Você pode pensar o que um disco de uma guitar band com ares pós-punk em pleno 2022 tem de especial, e a resposta é simples e direta: muito! Rapidamente, à primeira ouvida já é possível sacar quão inspiradas e conectadas são as linhas vocais, as melodias e as letras. Mário Bross (vocal e guitarra), Luciano Marcello (guitarra), William Leonotti (contrabaixo) e Italo Ribeiro (bateria) conseguiram uma sincronia rara, ainda mais em se tratando de uma banda tão experiente. Além das grandes composições, é possível notar a amarração estética entre as onze músicas, formando uma verdadeira coleção de canções encapsuladas naquele momento retratando uma fase de inspiração da banda, como costumava funcionar a indústria da música até alguns anos atrás.

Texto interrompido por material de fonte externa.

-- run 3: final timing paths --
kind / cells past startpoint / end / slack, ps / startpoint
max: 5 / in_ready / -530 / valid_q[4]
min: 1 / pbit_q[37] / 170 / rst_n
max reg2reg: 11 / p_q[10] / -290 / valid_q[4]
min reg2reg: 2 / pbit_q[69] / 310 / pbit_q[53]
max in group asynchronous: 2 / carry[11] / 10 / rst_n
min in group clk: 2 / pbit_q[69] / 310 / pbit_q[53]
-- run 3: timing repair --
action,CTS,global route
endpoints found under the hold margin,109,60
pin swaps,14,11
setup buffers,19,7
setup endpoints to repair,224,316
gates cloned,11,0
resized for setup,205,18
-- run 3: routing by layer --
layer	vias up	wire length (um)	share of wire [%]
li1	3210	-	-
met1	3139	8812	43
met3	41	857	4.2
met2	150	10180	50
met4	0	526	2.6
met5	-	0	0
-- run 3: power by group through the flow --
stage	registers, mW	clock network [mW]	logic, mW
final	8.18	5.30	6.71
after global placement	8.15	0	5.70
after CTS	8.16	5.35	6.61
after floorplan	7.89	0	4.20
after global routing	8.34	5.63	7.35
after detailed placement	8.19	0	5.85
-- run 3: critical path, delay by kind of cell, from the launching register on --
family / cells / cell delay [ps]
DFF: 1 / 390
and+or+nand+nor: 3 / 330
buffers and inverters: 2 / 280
===== src/rtl/interrupt_seq.sv =====
// interrupt_seq: 6502-style RES/NMI/IRQ/BRK interrupt sequencer driving push and vector-fetch cycles
module interrupt_seq (
  input  logic       PHI0,
  input  logic       RES,
  input  logic       n_NMIP,
  input  logic       n_IRQP,
  input  logic       RESP,
  input  logic       n_PRDY,
  input  logic       I_FLAG,
  input  logic       FETCH,
  input  logic       BRK_OP,
  output logic [2:0] STEP,
  output logic       DORES,
  output logic       PUSH_EN,
  output logic       WR_SUPPRESS,
  output logic       B_OUT,
  output logic [2:0] VADDR,
  output logic       VEC_EN,
  output logic       SET_I,
  output logic       SEQ_BUSY
);
  typedef enum logic [2:0] {IDLE, DUMMY, PUSH_PCH, PUSH_PCL, PUSH_P, VEC_LO, VEC_HI} step_t;
  typedef enum logic [1:0] {SRC_RES, SRC_NMI, SRC_IRQ, SRC_BRK} src_t;
  step_t step, step_n;
  src_t  src, src_n;
  logic  nmi_prev, nmi_pend, nmi_pend_n, res_pend, res_pend_n, vlo_seen;
  logic  nmi_edge, irq_act, start, stall, leave_vlo, leave_vhi;
  // State register; vlo_seen remembers VEC_LO so SET_I fires once per entry
  always_ff @(posedge PHI0 or posedge RES)
    if (RES) begin
      step     <= IDLE;
      src      <= SRC_RES;
      nmi_prev <= 1'b0;
      nmi_pend <= 1'b0;
      res_pend <= 1'b1;
      vlo_seen <= 1'b0;
    end else begin
      step     <= step_n;
      src      <= src_n;
      nmi_prev <= ~n_NMIP;
      nmi_pend <= nmi_pend_n;
      res_pend <= res_pend_n;
      vlo_seen <= step == VEC_LO;
    end
  // Next-state: start/advance/stall, source latch with NMI hijack, pending flags
  always_comb begin
    nmi_edge   = ~n_NMIP & ~nmi_prev;
    irq_act    = ~n_IRQP & ~I_FLAG;
    stall      = n_PRDY & (step == DUMMY || step == VEC_LO || step == VEC_HI);
    start      = step == IDLE && ~n_PRDY && ~RESP && (res_pend || (FETCH && (nmi_pend || irq_act || BRK_OP)));
    leave_vlo  = step == VEC_LO && ~n_PRDY && ~RESP;
    leave_vhi  = step == VEC_HI && ~n_PRDY && ~RESP;
    step_n     = RESP ? IDLE :
                 start ? DUMMY :
                 (step == IDLE || stall) ? step :
                 step == VEC_HI ? IDLE : step_t'(step + 3'd1);
    src_n      = start ? (res_pend ? SRC_RES : nmi_pend ? SRC_NMI : irq_act ? SRC_IRQ : SRC_BRK) :
                 (step == PUSH_P && nmi_pend && (src == SRC_IRQ || src == SRC_BRK)) ? SRC_NMI : src;
    nmi_pend_n = nmi_edge | (nmi_pend & ~(leave_vlo & src == SRC_NMI));
    res_pend_n = RESP | (res_pend & ~(leave_vhi & src == SRC_RES));
  end
  // Outputs; push/vector activity is masked while the pad reset request is high
  always_comb begin
    STEP        = step;
    SEQ_BUSY    = step != IDLE;
    DORES       = res_pend | (src == SRC_RES & SEQ_BUSY);
    PUSH_EN     = ~RESP & (step == PUSH_PCH || step == PUSH_PCL || step == PUSH_P);
    WR_SUPPRESS = PUSH_EN & src == SRC_RES;
    B_OUT       = ~RESP & step == PUSH_P & src == SRC_BRK;
    VEC_EN      = ~RESP & (step == VEC_LO || step == VEC_HI);
    VADDR       = VEC_EN ? {src != SRC_NMI, src != SRC_RES, step == VEC_HI} : 3'b000;
    SET_I       = ~RESP & step == VEC_LO & ~vlo_seen;
  end
endmodule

As faixas possuem ares agridoces, com temas que parecem refletir os tensos momentos pandêmicos recentes. Mas, apesar disso, há um viés positivo em algumas músicas como “Sem Medo de Mudar” ou “Quero Dizer Adeus” (minha favorita nesse momento) e até “Contramão”, que é algo resignada. Em “Carta às Moscas”, Mário canta reflexões sobre um mundo atual, mas não de forma fatalista, tampouco de forma otimista vazia, mas sim uma crônica de observações mundanas sugerindo que encontremos alguma leveza em nossa rotina frenética. Mesmo em faixas cujos títulos sugerem uma angústia mais literal como “Não Posso Respirar” ou “Labirinto Mental”, a banda mantém uma aura de enfrentamento, afinal estar pronto para um novo colapso não é algo que se aguarde alegremente, porém revela também alguma bravura.

A segunda metade do disco é um pouco mais intimista em canções como “Pra Onde Eu Vou” ou “Universo Jogador”, que tem ares espaciais, como o título menciona. Já “Coração Sem Educação” remete ao grunge de algum momento mais irreverente do Nirvana, como num b-side pré-explosão de Nevermind. A música que fecha o álbum, “Vivendo no Espelho”, parece dialogar com o momento em que estamos chafurdados nas redes sociais, seja como distração, seja em relacionamentos; a frase “não me cancela” é emblemática.

De modo geral, é incrível ver uma banda veterana se não se reinventando, se atualizando de forma brilhante, mantendo a chama acesa com integridade ao seu legado, mas olhando adiante, propondo, se desafiando, refletindo sobre os tempos atuais e, o principal e mais raro no mundo do rock contemporâneo, se mantendo relevante. A prova cabal disso é “Temos um Inimigo”, que creio, assim como o álbum Necropolítica, dos Ratos de Porão, será um dos totens culturais do período que vivemos nos últimos anos. Se você viveu no Brasil recente com algum senso de realidade as frases “estupidez nunca será virtude” e “temos um inimigo com nome e sobrenome” baterão muito forte.

Perceber que a arte e a cultura seguem inspirando e instigando os caras é motivador para seguirmos em frente acreditando no lado certo da força e motivados a deixarmos um país melhor para os que virão. Que nossa aurora seja, sempre que possível, leve, mas que mantenhamos sempre o preparo físico e retórico para combater a ignorância e a truculência do outro lado.